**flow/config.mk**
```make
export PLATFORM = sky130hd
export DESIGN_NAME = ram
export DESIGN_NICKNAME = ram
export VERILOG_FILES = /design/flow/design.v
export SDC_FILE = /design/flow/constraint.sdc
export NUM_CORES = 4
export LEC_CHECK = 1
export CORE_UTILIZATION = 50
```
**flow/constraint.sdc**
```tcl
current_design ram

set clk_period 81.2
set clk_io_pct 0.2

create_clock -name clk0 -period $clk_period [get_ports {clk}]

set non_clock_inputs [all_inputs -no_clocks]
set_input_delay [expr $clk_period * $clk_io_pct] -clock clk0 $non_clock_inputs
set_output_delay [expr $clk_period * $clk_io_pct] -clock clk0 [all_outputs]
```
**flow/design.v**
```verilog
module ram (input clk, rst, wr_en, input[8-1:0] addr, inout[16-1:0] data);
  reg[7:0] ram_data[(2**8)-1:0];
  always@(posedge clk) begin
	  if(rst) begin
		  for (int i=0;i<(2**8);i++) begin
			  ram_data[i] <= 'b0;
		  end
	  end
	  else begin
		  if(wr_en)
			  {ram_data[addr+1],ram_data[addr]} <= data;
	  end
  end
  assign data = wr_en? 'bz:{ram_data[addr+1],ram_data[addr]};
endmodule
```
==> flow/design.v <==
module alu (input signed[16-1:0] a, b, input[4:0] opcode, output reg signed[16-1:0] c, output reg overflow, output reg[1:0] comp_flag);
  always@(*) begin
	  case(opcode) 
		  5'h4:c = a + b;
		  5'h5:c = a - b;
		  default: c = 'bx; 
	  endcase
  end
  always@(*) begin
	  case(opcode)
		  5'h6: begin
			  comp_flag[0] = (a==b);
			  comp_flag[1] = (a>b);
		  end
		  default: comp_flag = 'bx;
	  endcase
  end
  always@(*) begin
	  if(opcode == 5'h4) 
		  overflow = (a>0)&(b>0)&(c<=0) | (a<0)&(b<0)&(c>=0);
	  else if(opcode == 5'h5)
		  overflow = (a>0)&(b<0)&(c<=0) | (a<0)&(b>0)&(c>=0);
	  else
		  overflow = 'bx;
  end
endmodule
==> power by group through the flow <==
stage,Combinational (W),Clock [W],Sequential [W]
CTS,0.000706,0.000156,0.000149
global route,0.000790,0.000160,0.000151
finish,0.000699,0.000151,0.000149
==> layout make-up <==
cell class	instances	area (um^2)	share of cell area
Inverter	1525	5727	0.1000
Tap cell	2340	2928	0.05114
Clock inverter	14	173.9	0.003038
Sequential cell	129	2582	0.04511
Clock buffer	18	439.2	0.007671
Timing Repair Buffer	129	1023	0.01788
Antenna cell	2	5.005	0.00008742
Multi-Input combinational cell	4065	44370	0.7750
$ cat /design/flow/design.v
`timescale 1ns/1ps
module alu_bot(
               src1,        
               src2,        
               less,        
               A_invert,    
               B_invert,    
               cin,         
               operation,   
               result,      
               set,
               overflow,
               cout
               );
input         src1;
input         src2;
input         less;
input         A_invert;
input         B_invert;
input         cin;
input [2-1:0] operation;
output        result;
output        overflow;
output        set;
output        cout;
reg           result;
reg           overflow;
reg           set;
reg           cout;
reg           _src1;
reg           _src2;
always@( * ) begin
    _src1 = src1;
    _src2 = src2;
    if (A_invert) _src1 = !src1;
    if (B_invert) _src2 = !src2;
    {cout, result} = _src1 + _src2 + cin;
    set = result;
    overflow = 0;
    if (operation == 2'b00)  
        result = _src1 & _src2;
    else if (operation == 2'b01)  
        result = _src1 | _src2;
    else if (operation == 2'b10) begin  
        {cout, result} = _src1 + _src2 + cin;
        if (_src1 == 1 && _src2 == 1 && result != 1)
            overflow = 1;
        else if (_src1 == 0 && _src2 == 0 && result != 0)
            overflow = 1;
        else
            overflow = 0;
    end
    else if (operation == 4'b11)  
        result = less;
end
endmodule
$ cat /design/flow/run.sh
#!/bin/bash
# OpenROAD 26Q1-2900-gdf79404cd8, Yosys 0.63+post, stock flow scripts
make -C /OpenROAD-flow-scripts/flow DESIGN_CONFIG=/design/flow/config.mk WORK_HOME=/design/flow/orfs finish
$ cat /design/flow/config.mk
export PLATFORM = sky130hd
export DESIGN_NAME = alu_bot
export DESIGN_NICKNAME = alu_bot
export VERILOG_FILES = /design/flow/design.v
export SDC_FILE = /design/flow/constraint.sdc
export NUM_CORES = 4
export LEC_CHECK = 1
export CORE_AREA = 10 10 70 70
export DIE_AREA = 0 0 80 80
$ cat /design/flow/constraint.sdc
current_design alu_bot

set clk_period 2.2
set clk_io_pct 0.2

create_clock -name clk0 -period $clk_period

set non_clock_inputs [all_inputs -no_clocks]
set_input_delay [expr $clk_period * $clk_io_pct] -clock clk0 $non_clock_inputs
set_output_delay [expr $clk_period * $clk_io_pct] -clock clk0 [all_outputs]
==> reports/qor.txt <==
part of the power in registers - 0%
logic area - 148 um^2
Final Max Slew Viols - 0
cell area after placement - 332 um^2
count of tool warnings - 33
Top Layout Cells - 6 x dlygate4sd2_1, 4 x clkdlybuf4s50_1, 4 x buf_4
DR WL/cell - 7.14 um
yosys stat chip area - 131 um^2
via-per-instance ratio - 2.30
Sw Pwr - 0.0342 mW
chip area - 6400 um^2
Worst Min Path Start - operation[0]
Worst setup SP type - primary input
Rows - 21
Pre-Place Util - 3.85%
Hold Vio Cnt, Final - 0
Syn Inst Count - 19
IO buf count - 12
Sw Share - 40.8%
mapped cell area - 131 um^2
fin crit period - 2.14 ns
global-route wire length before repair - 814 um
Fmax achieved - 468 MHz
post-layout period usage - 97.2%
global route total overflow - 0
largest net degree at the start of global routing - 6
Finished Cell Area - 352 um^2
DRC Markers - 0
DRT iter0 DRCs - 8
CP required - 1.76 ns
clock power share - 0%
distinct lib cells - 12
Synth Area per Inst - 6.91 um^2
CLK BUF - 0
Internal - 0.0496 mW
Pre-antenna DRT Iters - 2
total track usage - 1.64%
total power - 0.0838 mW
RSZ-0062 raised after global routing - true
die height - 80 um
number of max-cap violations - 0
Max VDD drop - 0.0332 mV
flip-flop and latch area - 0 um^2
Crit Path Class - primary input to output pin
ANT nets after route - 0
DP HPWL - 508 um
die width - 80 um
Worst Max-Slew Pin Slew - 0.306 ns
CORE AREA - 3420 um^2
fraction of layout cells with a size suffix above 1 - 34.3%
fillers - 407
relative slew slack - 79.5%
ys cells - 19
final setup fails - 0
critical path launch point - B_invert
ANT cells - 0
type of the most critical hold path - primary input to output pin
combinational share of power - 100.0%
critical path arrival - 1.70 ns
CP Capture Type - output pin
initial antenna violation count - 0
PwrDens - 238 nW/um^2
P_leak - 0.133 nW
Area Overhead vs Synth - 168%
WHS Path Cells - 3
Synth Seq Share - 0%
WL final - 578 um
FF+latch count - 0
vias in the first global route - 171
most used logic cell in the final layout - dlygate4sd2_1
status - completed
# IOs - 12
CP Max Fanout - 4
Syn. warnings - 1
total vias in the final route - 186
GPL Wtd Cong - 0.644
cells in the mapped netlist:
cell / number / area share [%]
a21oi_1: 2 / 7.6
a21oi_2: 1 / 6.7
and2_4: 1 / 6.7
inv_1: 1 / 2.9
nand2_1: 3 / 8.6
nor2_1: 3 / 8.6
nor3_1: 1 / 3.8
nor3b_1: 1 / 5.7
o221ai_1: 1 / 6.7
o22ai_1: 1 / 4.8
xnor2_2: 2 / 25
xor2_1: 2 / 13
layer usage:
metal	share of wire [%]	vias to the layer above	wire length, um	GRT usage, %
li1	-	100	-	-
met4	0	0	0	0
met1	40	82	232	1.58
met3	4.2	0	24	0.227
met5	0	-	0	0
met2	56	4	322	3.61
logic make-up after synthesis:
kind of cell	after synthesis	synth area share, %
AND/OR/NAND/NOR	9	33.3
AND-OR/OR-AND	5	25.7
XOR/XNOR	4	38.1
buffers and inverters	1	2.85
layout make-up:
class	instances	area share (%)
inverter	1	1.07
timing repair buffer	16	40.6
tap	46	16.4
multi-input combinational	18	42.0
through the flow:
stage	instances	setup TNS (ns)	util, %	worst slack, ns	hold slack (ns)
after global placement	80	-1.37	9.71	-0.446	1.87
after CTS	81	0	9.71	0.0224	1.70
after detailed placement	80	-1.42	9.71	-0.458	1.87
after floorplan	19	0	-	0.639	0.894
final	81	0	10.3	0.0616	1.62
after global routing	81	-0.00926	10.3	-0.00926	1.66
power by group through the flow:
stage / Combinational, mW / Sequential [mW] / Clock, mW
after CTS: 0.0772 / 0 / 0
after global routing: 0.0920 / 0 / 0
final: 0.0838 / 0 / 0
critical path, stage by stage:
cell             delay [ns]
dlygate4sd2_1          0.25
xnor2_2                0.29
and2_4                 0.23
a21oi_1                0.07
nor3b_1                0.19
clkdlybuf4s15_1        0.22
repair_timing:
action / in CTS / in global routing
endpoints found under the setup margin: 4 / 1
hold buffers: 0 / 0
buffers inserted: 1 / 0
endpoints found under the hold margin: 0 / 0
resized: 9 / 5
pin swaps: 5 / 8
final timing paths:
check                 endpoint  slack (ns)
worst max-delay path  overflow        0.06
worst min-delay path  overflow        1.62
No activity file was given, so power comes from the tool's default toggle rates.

**********

WORK TO BE COMPLETED: Find the word "through" in the records, and report each line that has it.

RESPONSE:
==> power by group through the flow <==
through the flow:
power by group through the flow:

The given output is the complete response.